Perspective - Journal of Interdisciplinary Histopathology (2022)

New Developments In Digital Pathology Technologies

Farid Plass*
 
Department of Pathology, RMIT University, Melbourne, Australia
 
*Corresponding Author:

Farid Plass, Department of Pathology, RMIT University, Melbourne, Australia, Email: plassf@med.at

Received: 30-Sep-2022, Manuscript No. EJMJIH-22-76834; Editor assigned: 03-Oct-2022, Pre QC No. EJMJIH-22-76834 (PQ) ; Reviewed: 17-Oct-2022, QC No. EJMJIH-22-76834; Revised: 24-Oct-2022, Manuscript No. EJMJIH-22-76834 (R); Published: 31-Oct-2022

Description

Histopathology, a branch of diagnostic medicine, was founded on the visual interpretation of the cellular biology shown in photos. Pathology has changed significantly since the advent of digital imaging, and the new field is now referred to as “digital pathology.” Digital pathology will be the next paradigm. Pathology and other biomedical sectors can now store and swiftly share image data thanks to the fourth generation of virtual slide telepathology systems, also known as virtual microscopy and Whole-Slide Imaging (WSI). These cutting-edge digital imaging techniques include full microscopic slides’ automatic digitization and computational processing, as well as high-resolution scanning of tissue slides. Additionally, automated image analysis using WSI can extract particular diagnostic aspects of diseases and quantify each component of these features to support diagnosis and offer instructive clinical assessments of disease. In order to successfully leverage the new and growing digital pathology technologies and process and model all the data and information present in WSI, the challenge is to apply information technology and image analysis approaches. The ultimate goal is to assist the intricate workflow from specimen receipt to anatomic pathology report transmission, i.e., to enhance diagnosis by increasing the productivity of pathologists and providing them with fresh data.

Recent years have seen the usage of digital imaging across several medical specialties. As a result of advancements in hardware and software technologies, digital microscopy has gained significance as a diagnostic tool in surgical pathology. For training, primary diagnosis, teleconsultation, and quality assurance, digital slides can be incorporated into current hospital systems and accessed via the intranet or internet. Pathologists continue to be drawn to WSI for research, teaching, and diagnostic purposes. Pathology procedures are already being impacted by WSI, but has diagnostic accuracy in anatomic pathology increased.

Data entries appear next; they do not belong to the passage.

$ cat config.mk
export PLATFORM = sky130hd
export DESIGN_NAME = br_resolve
export DESIGN_NICKNAME = d
export VERILOG_FILES = /design/src/rtl/br_resolve.sv
export SDC_FILE = /design/constraint.sdc
export NUM_CORES = 1
export LEC_CHECK = 0
export ABC_AREA = 1
export CAP_MARGIN = 20
export CELL_PAD_IN_SITES_DETAIL_PLACEMENT = 1
export CELL_PAD_IN_SITES_GLOBAL_PLACEMENT = 1
export CORE_ASPECT_RATIO = 1.75
export CORE_MARGIN = 2
export CORE_UTILIZATION = 30
export DETAILED_ROUTE_END_ITERATION = 8
export HOLD_SLACK_MARGIN = 0.05
export PLACE_DENSITY = 0.89
export SLEW_MARGIN = 0
export SYNTH_ARGS = -nofsm -noshare
export SYNTH_HDL_FRONTEND = slang
export SYNTH_SLANG_ARGS = --single-unit
$ cat constraint.sdc
create_clock -name i_clk -period 1.85 [get_ports i_clk]
set_input_delay 0.2775 -clock i_clk [delete_from_list [all_inputs] [get_ports i_clk]]
set_output_delay 0.2775 -clock i_clk [all_outputs]
set_load 0.005 [all_outputs]
$ cat src/rtl/br_resolve.sv
// Branch resolution unit: decodes branch outcome from comparator flags, issues a registered
// one-cycle redirect, keeps perf counters and (with BR_RESOLVE_BHT_EN) a 2-bit BHT predictor.
module br_resolve #(
    parameter int BHT_DEPTH = 64
) (
    input  logic        i_clk,
    input  logic        i_reset,
    input  logic [31:0] i_pc_id,
    output logic        o_pred_taken,
    input  logic        i_ex_valid,
    input  logic        i_ex_stall,
    input  logic [31:0] i_ex_pc,
    input  logic        i_ex_is_br,
    input  logic        i_ex_is_jal,
    input  logic        i_ex_is_jalr,
    input  logic [2:0]  i_ex_funct3,
    input  logic        i_ex_pred_taken,
    input  logic [31:0] i_ex_target,
    output logic        o_br_unsigned,
    input  logic        i_br_less,
    input  logic        i_br_equal,
    output logic        o_redirect,
    output logic [31:0] o_redirect_pc,
    output logic [31:0] o_br_count,
    output logic [31:0] o_mispred_count
);
    localparam int IDX_W = $clog2(BHT_DEPTH);

    logic        redirect_reg;
    logic [31:0] redirect_pc_reg;
    logic [31:0] br_count_reg;
    logic [31:0] mispred_count_reg;

    logic resolve;
    logic br_legal;
    logic br_taken;
    logic br_event;
    logic br_mispred;
    logic jump_event;
    logic pred_used;

    // The instruction sitting in EX during a redirect pulse is wrong-path and is dropped.
    assign resolve = i_ex_valid && !i_ex_stall && !redirect_reg;

    always_comb begin
        br_legal = 1'b1;
        br_taken = 1'b0;
        case (i_ex_funct3)
            3'b000:         br_taken = i_br_equal;
            3'b001:         br_taken = !i_br_equal;
            3'b100, 3'b110: br_taken = i_br_less;
            3'b101, 3'b111: br_taken = !i_br_less;
            default:        br_legal = 1'b0;
        endcase
    end

    assign br_event      = resolve && i_ex_is_br && br_legal;
    assign br_mispred    = br_event && (br_taken != pred_used);
    assign jump_event    = resolve && (i_ex_is_jal || i_ex_is_jalr);
    assign o_br_unsigned = i_ex_funct3[1];

    always_ff @(posedge i_clk) begin
        if (i_reset) begin
            redirect_reg      <= 1'b0;
            redirect_pc_reg   <= 32'd0;
            br_count_reg      <= 32'd0;
            mispred_count_reg <= 32'd0;
        end else begin
            redirect_reg <= br_mispred || jump_event;
            if (br_mispred || jump_event) begin
                redirect_pc_reg <= (jump_event || br_taken) ? i_ex_target : i_ex_pc + 32'd4;
            end
            if (br_event) begin
                br_count_reg <= br_count_reg + 32'd1;
            end
            if (br_mispred) begin
                mispred_count_reg <= mispred_count_reg + 32'd1;
            end
        end
    end

    assign o_redirect      = redirect_reg;
    assign o_redirect_pc   = redirect_pc_reg;
    assign o_br_count      = br_count_reg;
    assign o_mispred_count = mispred_count_reg;

`ifdef BR_RESOLVE_BHT_EN
    logic [2*BHT_DEPTH-1:0] bht_flat;
    logic [IDX_W-1:0]       rd_idx;
    logic [IDX_W-1:0]       wr_idx;
    logic                   unused_pc_bits;

    assign rd_idx         = i_pc_id[IDX_W+1:2];
    assign wr_idx         = i_ex_pc[IDX_W+1:2];
    assign unused_pc_bits = ^{i_pc_id[31:IDX_W+2], i_pc_id[1:0]};
    assign pred_used      = i_ex_pred_taken;
    // Read sees the pre-update counter; a same-cycle write is not bypassed.
    assign o_pred_taken   = bht_flat[{rd_idx, 1'b1}];

    generate
        for (genvar gi = 0; gi < BHT_DEPTH; gi++) begin : g_bht
            logic [1:0] ctr_reg;
            always_ff @(posedge i_clk) begin
                if (i_reset) begin
                    ctr_reg <= 2'b01;
                end else if (br_event && (wr_idx == IDX_W'(gi))) begin
                    if (br_taken && (ctr_reg != 2'b11)) begin
                        ctr_reg <= ctr_reg + 2'd1;
                    end else if (!br_taken && (ctr_reg != 2'b00)) begin
                        ctr_reg <= ctr_reg - 2'd1;
                    end
                end
            end
            assign bht_flat[2*gi +: 2] = ctr_reg;
        end
    endgenerate
`else
    logic unused_inputs;

    assign unused_inputs = ^{i_pc_id, i_ex_pred_taken};
    // Static not-taken: every taken branch is a misprediction.
    assign pred_used     = 1'b0;
    assign o_pred_taken  = 1'b0;
`endif

endmodule

==> impl_metrics.ini <==
[run_status]
status = finished, final reports clean

[final_layout]
fin_area_mm2 = 0.00775
stdcell_count = 1314
antenna_cells = 0
syn_to_final_growth_pct = 41.9
nets = 1187
drive_gt1_share_pct = 7.22

[floorplanning]
num_rows = 65
ios = 208
initial_utilization_pct = 30.4
fp.dieH_um = 182
die_area_mm2 = 0.0193
die_x_um = 106
core_region_area_mm2 = 0.0180

[routing]
wl_mm = 20.0
remaining_drc_errors = 0
drt_first_iter_violations = 112
num_vias = 6293
via_per_inst = 4.79
drt_pass1_iterations = 5
wl_per_cell_um = 15.3
ant_nets = 0

[global_route]
grt_busiest_layer = met2
antenna_found_initial = 0
global_route.usage.met2_pct = 41.3
use_met1_pct = 21.1
grt_max_degree = 34
grt_pass1_vias = 6638
met3_usage_pct = 3.07
grt_overflow = 0
grtUsageTotal_pct = 21.2
grt_pass1_wl_mm = 32.4

[timing]
skew_ps = 10.8
fin_crit_sh_pct = 92.5
drv_slew = 0
finalSetupViolCount = 0
max_freq_mhz = 584
hold_violations = 0
rsz0062_at_grt = false
period_minus_slack_ps = 1710

[power_and_ir_drop]
power_switching_w = 0.00121
p_seq_share_pct = 47.4
leakagePower_nw = 2.88
irDropWorstVdd_mv = 0.334
swShare_pct = 26.4
powerDensity_mw_per_mm2 = 592
power.share.combinational_pct = 11.7
clock_power_share_pct = 40.9
internal_power_w = 0.00337
finalPower_w = 0.00458

[critical_path]
critPathTopFamily = buffers and inverters
slowest_stage = clkdlybuf4s50_1
worst_setup_path_end_kind = primary output
required_ps = 1570
start_kind = flop
crit_buf_inv = 1
cp.arrival_ps = 1430
crit_chain = clkdlybuf4s50_1
slowest_delay_ps = 560
critPathKind = flop to primary output
crit_fanout = 6

[logic_synthesis]
seq_area_frac_synth_pct = 35.6
synth_largest_area_cell = dfxtp_1
synth.most_common_cell = nand2_1
ys.flop_type = dfxtp_1
synthesis.area_mm2 = 0.00546
synthTopCellsByCount = nand2_1, nor2_1, dfxtp_1, inv_1, a21oi_1
ys_seq_elements = 97
synthArstFlopShare_pct = 0
syn_inst = 901
synth_edf_count = 0
ys_top_cells_by_area = dfxtp_1, nand2_1, nor2_1, a21oi_1, inv_1
synth.top_cell.area_share_pct = 35.6
syn_avg_cell_area_um2 = 6.06
syn-num-nets = 1013
yosysWarnings = 0
synthDistinctLibCells = 30

[placed_design]
post-dp-hpwl_mm = 16.0
placed_cells = 1298
port_buffers = 152
dpl_cell_area_mm2 = 0.00746
gp_congestion = 0.901

[cts]
h-tree-depth = 3
cts_tree = done
post_cts_buffers = 0
cts.root.buffer_cell = clkbuf_16
hold_buffers = 0
insertion_delay_ps = 360
numCtsBuffers = 9
clk_pin_slew_ps = 80
clockBufferDepth = 2
cts_sinks = 97

[worst_hold_path]
hold_class = input port to flop

[flow_run]
max-cap-violations = 0
==> worst min-delay path: stages <==
cell	delay [ps]
buf_2	160
a21oi_4	50
buf_12	160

The use of information technology in pathology for the creation, exchanges, or sharing of information, including data and images, is known as digital pathology. The ultimate goal is to facilitate the difficult workflow from specimen receipt to the transmission of Anatomical Pathology (AP) report. The adoption of standardised diagnostic language and standards as well as the development of digital technologies, including traditional problems of massive data management and image processing, is the two main aspects that will increase accurate diagnosis.

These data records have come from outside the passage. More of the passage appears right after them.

[config.mk]
export PLATFORM = sky130hd
export DESIGN_NAME = ext_buffer_mc
export DESIGN_NICKNAME = d
export VERILOG_FILES = /design/src/rtl/ext_buffer_pkg.sv /design/src/rtl/ext_buffer_mc_fifo.sv /design/src/rtl/ext_buffer_mc.sv
export SDC_FILE = /design/constraint.sdc
export NUM_CORES = 1
export LEC_CHECK = 0
export CAP_MARGIN = 5
export CORE_ASPECT_RATIO = 2
export CORE_MARGIN = 3
export CORE_UTILIZATION = 45
export CTS_CLUSTER_SIZE = 30
export DETAILED_ROUTE_END_ITERATION = 7
export PLACE_DENSITY = 0.66
export SYNTH_ARGS = -nofsm -noshare
export SYNTH_HDL_FRONTEND = slang
export SYNTH_SLANG_ARGS = --single-unit
[constraint.sdc]
create_clock -name clk_i -period 4.3 [get_ports clk_i]
set_input_delay 0.43 -clock clk_i [delete_from_list [all_inputs] [get_ports clk_i]]
set_output_delay 0.43 -clock clk_i [all_outputs]
set_load 0.1 [all_outputs]
[src/rtl/ext_buffer_pkg.sv]
// Shared types and width helpers for the multi-channel ext elastic buffer.
package ext_buffer_pkg;

    // Per-channel pointer state is held at a fixed width, and each FIFO uses the low bits it needs.
    localparam int unsigned STATE_PTR_W = 16;

    typedef struct packed {
        logic [STATE_PTR_W-1:0] wr_ptr;
        logic [STATE_PTR_W-1:0] rd_ptr;
        logic [STATE_PTR_W:0]   level;
    } ext_buffer_mc_state_t;

    typedef enum logic {
        ARB_OPEN = 1'b0,
        ARB_HOLD = 1'b1
    } arb_state_e;

    function automatic int unsigned ptr_width(input int unsigned depth);
        return (depth <= 1) ? 1 : $clog2(depth);
    endfunction

    function automatic int unsigned level_width(input int unsigned depth);
        return ptr_width(depth) + 1;
    endfunction

    function automatic int unsigned chan_width(input int unsigned nb);
        return (nb <= 1) ? 1 : $clog2(nb);
    endfunction

endpackage

[src/rtl/ext_buffer_mc_fifo.sv]
// Single-channel FIFO slice of ext_buffer_mc: registered storage, level tracking, synchronous flush.
module ext_buffer_mc_fifo
    import ext_buffer_pkg::*;
#(
    parameter int unsigned DATA_WIDTH       = 32,
    parameter int unsigned BUFFER_DEPTH     = 4,
    parameter int unsigned LOG_BUFFER_DEPTH = ptr_width(BUFFER_DEPTH)
) (
    input  logic                        clk_i,
    input  logic                        rst_ni,
    input  logic                        flush_i,
    input  logic                        push_i,
    input  logic [DATA_WIDTH-1:0]       data_i,
    input  logic                        pop_i,
    output logic [DATA_WIDTH-1:0]       head_o,
    output logic [LOG_BUFFER_DEPTH:0]   level_o,
    output logic                        full_o,
    output logic                        empty_o
);

    localparam logic [STATE_PTR_W-1:0] LAST_PTR  = STATE_PTR_W'(BUFFER_DEPTH - 1);
    localparam logic [STATE_PTR_W-1:0] ONE_PTR   = STATE_PTR_W'(1);
    localparam logic [STATE_PTR_W:0]   DEPTH_LVL = (STATE_PTR_W + 1)'(BUFFER_DEPTH);
    localparam logic [STATE_PTR_W:0]   ONE_LVL   = (STATE_PTR_W + 1)'(1);

    logic [DATA_WIDTH-1:0] mem_q [BUFFER_DEPTH];
    ext_buffer_mc_state_t  state_q, state_d;
    logic                  do_push, do_pop;

    assign full_o  = (state_q.level == DEPTH_LVL);
    assign empty_o = (state_q.level == '0);
    assign do_push = push_i & ~full_o & ~flush_i;
    assign do_pop  = pop_i & ~empty_o & ~flush_i;

    assign head_o  = mem_q[state_q.rd_ptr[LOG_BUFFER_DEPTH-1:0]];
    assign level_o = state_q.level[LOG_BUFFER_DEPTH:0];

    always_comb begin
        state_d = state_q;
        if (flush_i) begin
            state_d = '0;
        end else begin
            if (do_push) begin
                state_d.wr_ptr = (state_q.wr_ptr == LAST_PTR) ? '0 : state_q.wr_ptr + ONE_PTR;
            end
            if (do_pop) begin
                state_d.rd_ptr = (state_q.rd_ptr == LAST_PTR) ? '0 : state_q.rd_ptr + ONE_PTR;
            end
            case ({do_push, do_pop})
                2'b10:   state_d.level = state_q.level + ONE_LVL;
                2'b01:   state_d.level = state_q.level - ONE_LVL;
                default: state_d.level = state_q.level;
            endcase
        end
    end

    // Flush only rewinds the pointers; stale storage is never visible because level is 0.
    always_ff @(posedge clk_i or negedge rst_ni) begin
        if (!rst_ni) begin
            state_q <= '0;
            for (int i = 0; i < BUFFER_DEPTH; i++) begin
                mem_q[i] <= '0;
            end
        end else begin
            state_q <= state_d;
            if (do_push) begin
                mem_q[state_q.wr_ptr[LOG_BUFFER_DEPTH-1:0]] <= data_i;
            end
        end
    end

endmodule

Today, a number of systems offer digital image analysis, which can be used to boost the quantification capabilities of diagnostic pathology. The focus of Image Analysis in Digital Pathology will be on the improvements in diagnosis made possible by WSI processing techniques and the recent research in this field. Pathologists and other medical departments can communicate more easily because to key ideas like data representation, coding, and communication standards. Knowing the fundamentals of data representation can have an impact on a pathologist’s everyday practise by streamlining a doctor’s workflow, i.e., by determining which variables must be included in pathology reports and how they should be organised. Additionally, pathology services must be recorded using medical coding so that other departments can comprehend them. It is possible to increase workflow efficiency, balance workloads, and enhance image integration in information systems by utilising digital pathology and WSI technologies. Powerful computer-based algorithms will aid in the integration of all the information that complex, automated, and miniaturised technologies will be able to collect from a tissue sample.

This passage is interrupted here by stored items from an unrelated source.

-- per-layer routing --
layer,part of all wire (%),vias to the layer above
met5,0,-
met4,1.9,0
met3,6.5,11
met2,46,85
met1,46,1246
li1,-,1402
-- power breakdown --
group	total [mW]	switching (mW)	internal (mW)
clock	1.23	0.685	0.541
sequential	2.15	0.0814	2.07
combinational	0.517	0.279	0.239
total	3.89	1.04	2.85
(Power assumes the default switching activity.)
## config.mk

```make
export PLATFORM = sky130hd
export DESIGN_NAME = ctrl_pipe_hazard_flat
export DESIGN_NICKNAME = d
export VERILOG_FILES = /design/src/rtl/ctrl_pkg.sv /design/src/rtl/ctrl_pipe_hazard_if.sv /design/src/rtl/fwd_unit.sv /design/src/rtl/ctrl_pipe_hazard.sv /design/src/flat_wrapper.sv
export SDC_FILE = /design/constraint.sdc
export NUM_CORES = 1
export LEC_CHECK = 0
export CAP_MARGIN = 30
export CORE_AREA = 5 5 80 90
export DETAILED_ROUTE_END_ITERATION = 10
export DIE_AREA = 0 0 85 95
export PLACE_DENSITY = 0.75
export RECOVER_POWER = 50
export SLEW_MARGIN = 20
export SYNTH_ARGS = -nofsm -noshare
export SYNTH_HDL_FRONTEND = slang
export SYNTH_SLANG_ARGS = --single-unit
```

## constraint.sdc

```tcl
create_clock -name clk -period 3.7 [get_ports clk]
set_clock_uncertainty 0.2 [all_clocks]
set_input_delay 1.11 -clock clk [delete_from_list [all_inputs] [get_ports clk]]
set_output_delay 1.11 -clock clk [all_outputs]
set_load 0.01 [all_outputs]
```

The application of standards and the creation and validation of image analysis tools are the two key factors that will promote the use of digital pathology in clinical practise. The practise of pathology will continue to change as a result of digital pathology, opening up chances for the development and evaluation of novel, more efficient treatments that will benefit patients.

In the foreseeable future, DP unquestionably has a lot of potential for regular histopathology. For first histopathology diagnosis, DP has demonstrated promising outcomes, and this is becoming even truer as AI tools are increasingly included into the digital reporting workflow. However, there are still questions about the current scope of clinically relevant benefits in light of the significant upfront costs increase and difficult to compare hospital and reimbursement settings, which provide a summary of the potential benefits and drawbacks of DP over conventional optical microscopy that we identify. A certain amount of passionate prejudice in favour of DP is unavoidable because a lot of the present work on it is being done by early adopters, some of whom are involved in the creation of associated hardware and software. The current COVID-19 pandemic has clearly given a boost to the field, so more robust real-world data from larger- scale DP implementations can be expected soon. It is apparent that the current COVID-19 pandemic has boosted the field; therefore more reliable real-world data from larger-scale DP implementations can soon be anticipated.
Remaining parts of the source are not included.